Snuggling up in a quilt is one of life’s great pleasures, especially when it’s chilly or raining. Using that quilt regularly on your bed is a daily pleasure…until the dog throws up on it, or it gets dirty with grime or pet hair.
Washing Your Quilt – The Wrong Way
When that happens, take a tip from quilters for generations back, and wash it. They often boiled their quilts in large kettles, punching them with sticks to get out the dirt. You can do the same — or wash your quilt in the machine on the ‘heavy duty’ cycle (after all, it’s heavy, isn’t it?), using strong detergent. Then dump it in the dryer on high temperature, until the fabric feels hot and crispy to the touch.
And the results will be just like those of your ancestors: loosened seams and ripped areas, faded fabrics and stains that are permanently imbedded in the fabric. Do you want that?
Washing Your Quilt
All quilts, whether they’re antiques or modern-made, deserve the same tender care. But they don’t have to be professionally washed to get good results. Take it from this quilting professional — all you need is a way to soak the quilt, plus a few tablespoonfuls each of Borax, Clorox 2 and baby soap. (I prefer Ivory, but use others like Dreft, too.)
Please note: washing any antique textile is at your own risk, though a calculated one, and there are some textiles that due to their unusual fabrics, workmanship or origins, really do need to be handled by a professional. These instructions are for cotton quilts only; the full instructions should be read carefully before you proceed.
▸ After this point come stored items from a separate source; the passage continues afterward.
**config.mk**
```make
export PLATFORM = sky130hd
export DESIGN_NAME = ttrig_period_meter
export DESIGN_NICKNAME = d
export VERILOG_FILES = /design/src/rtl/ttrig_period_meter.sv
export SDC_FILE = /design/constraint.sdc
export NUM_CORES = 1
export LEC_CHECK = 0
export BUFFER_PORTS_ARGS = -buffer_cell sky130_fd_sc_hd__clkbuf_2
export CAP_MARGIN = 20
export CORE_MARGIN = 10
export CORE_UTILIZATION = 30
export DETAILED_ROUTE_END_ITERATION = 10
export GPL_ROUTABILITY_DRIVEN = 0
export GPL_TIMING_DRIVEN = 0
export HOLD_SLACK_MARGIN = 0.03
export MAX_ROUTING_LAYER = met4
export PLACE_DENSITY = 0.52
export SYNTH_ARGS = -nofsm -noshare
export SYNTH_HDL_FRONTEND = slang
export SYNTH_SLANG_ARGS = --single-unit
```
**constraint.sdc**
```tcl
create_clock -name CLK -period 1.75 [get_ports CLK]
set_input_delay 0 -clock CLK [delete_from_list [all_inputs] [get_ports CLK]]
set_output_delay 0 -clock CLK [all_outputs]
set_load 0.005 [all_outputs]
```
1. First, double-check your quilt’s fabrics for colorfastness. Dampen a q-tip and run it carefully across the quilt’s surface, touching as many fabrics as possible. See any color? Those fabrics will have a tendency to run. (Or “crock,” in the appraiser’s dictionary.) If your quilt is heavily stained or smells bad, you may need to wash it, anyways. At least you know the chances you’re taking.
2. Start filling your soaking container with lukewarm water. If you’ve got a top-load washer, start a cycle; if a front-load, you’ll need a large bucket or bin. (I have restorer and quilting friends who swear by using a bathtub, but the one and only time I tried it, I heard a dangerous amount of wet seams ‘popping’ from the stress as I wrung out and lifted up the quilt.)
Mix in the cleaners, then gently add the quilt, pushing it down with your hands to thoroughly submerge it. When the water is full, turn it (or the cycle) off. Let soak for a few hours, or overnight.
3. Push the quilt up and down in the water, about a minute. How does it look? Is the water dark and grubby? (Actually, that’s a good sign — it means your quilt needed the cleaning, bad.)
4. If you’re using a front-load, dump the quilt, water and all, into the machine. Set for a ‘gentle’ cycle, and go straight to ‘rinse.’ Repeat the rinse cycle, to make sure all of the soap residue is out.
5. If you’re using a top-load washer, turn the cycle back on — but go to ‘spin.’ (It’s the agitation that wrecks a quilt, the same as a ‘battling stick’ or scrub board.) Allow the machine to continue to the rinse cycle, let the washer fill. Turn off the cycle, then gently push the wet quilt up and down in the fresh water. Turn the machine back on to ‘spin’ and finish. Rinse and spin a second time, just to make sure all the soap residue is out.
6. Gently lift the wet quilt out, and spread it to dry. A bed draped with towels is ideal, especially if there’s a fan going nearby. Some people spread the quilt in a shady spot out in the yard — the chlorophyll in the grass is a good deodorizer. Without towels underneath, though, you take the chance of grass stain. (And our golden labs would take this as a perfect opportunity for a snooze on the ‘nice blanket Mom laid out!’)
I use a triple clothesline, distributing the quilt’s weight between all three lines, but a single line will do. So will a banister or deck rail, but be sure to put down towels first. The quilt should not touch wood directly, no matter what.
Gently tug the corners and edges even as you spread the quilt. (Think “blocking,” same as for damp needlepoint or other handwork.) Keep light and heat to a minimum, but the quilt can, like the one below, handle a certain amount of fresh air and sunlight. Let dry.
7. Spread your freshly-washed quilt on your bed or couch, then enjoy its clean smell. Quilts are, after all, meant to be used and loved.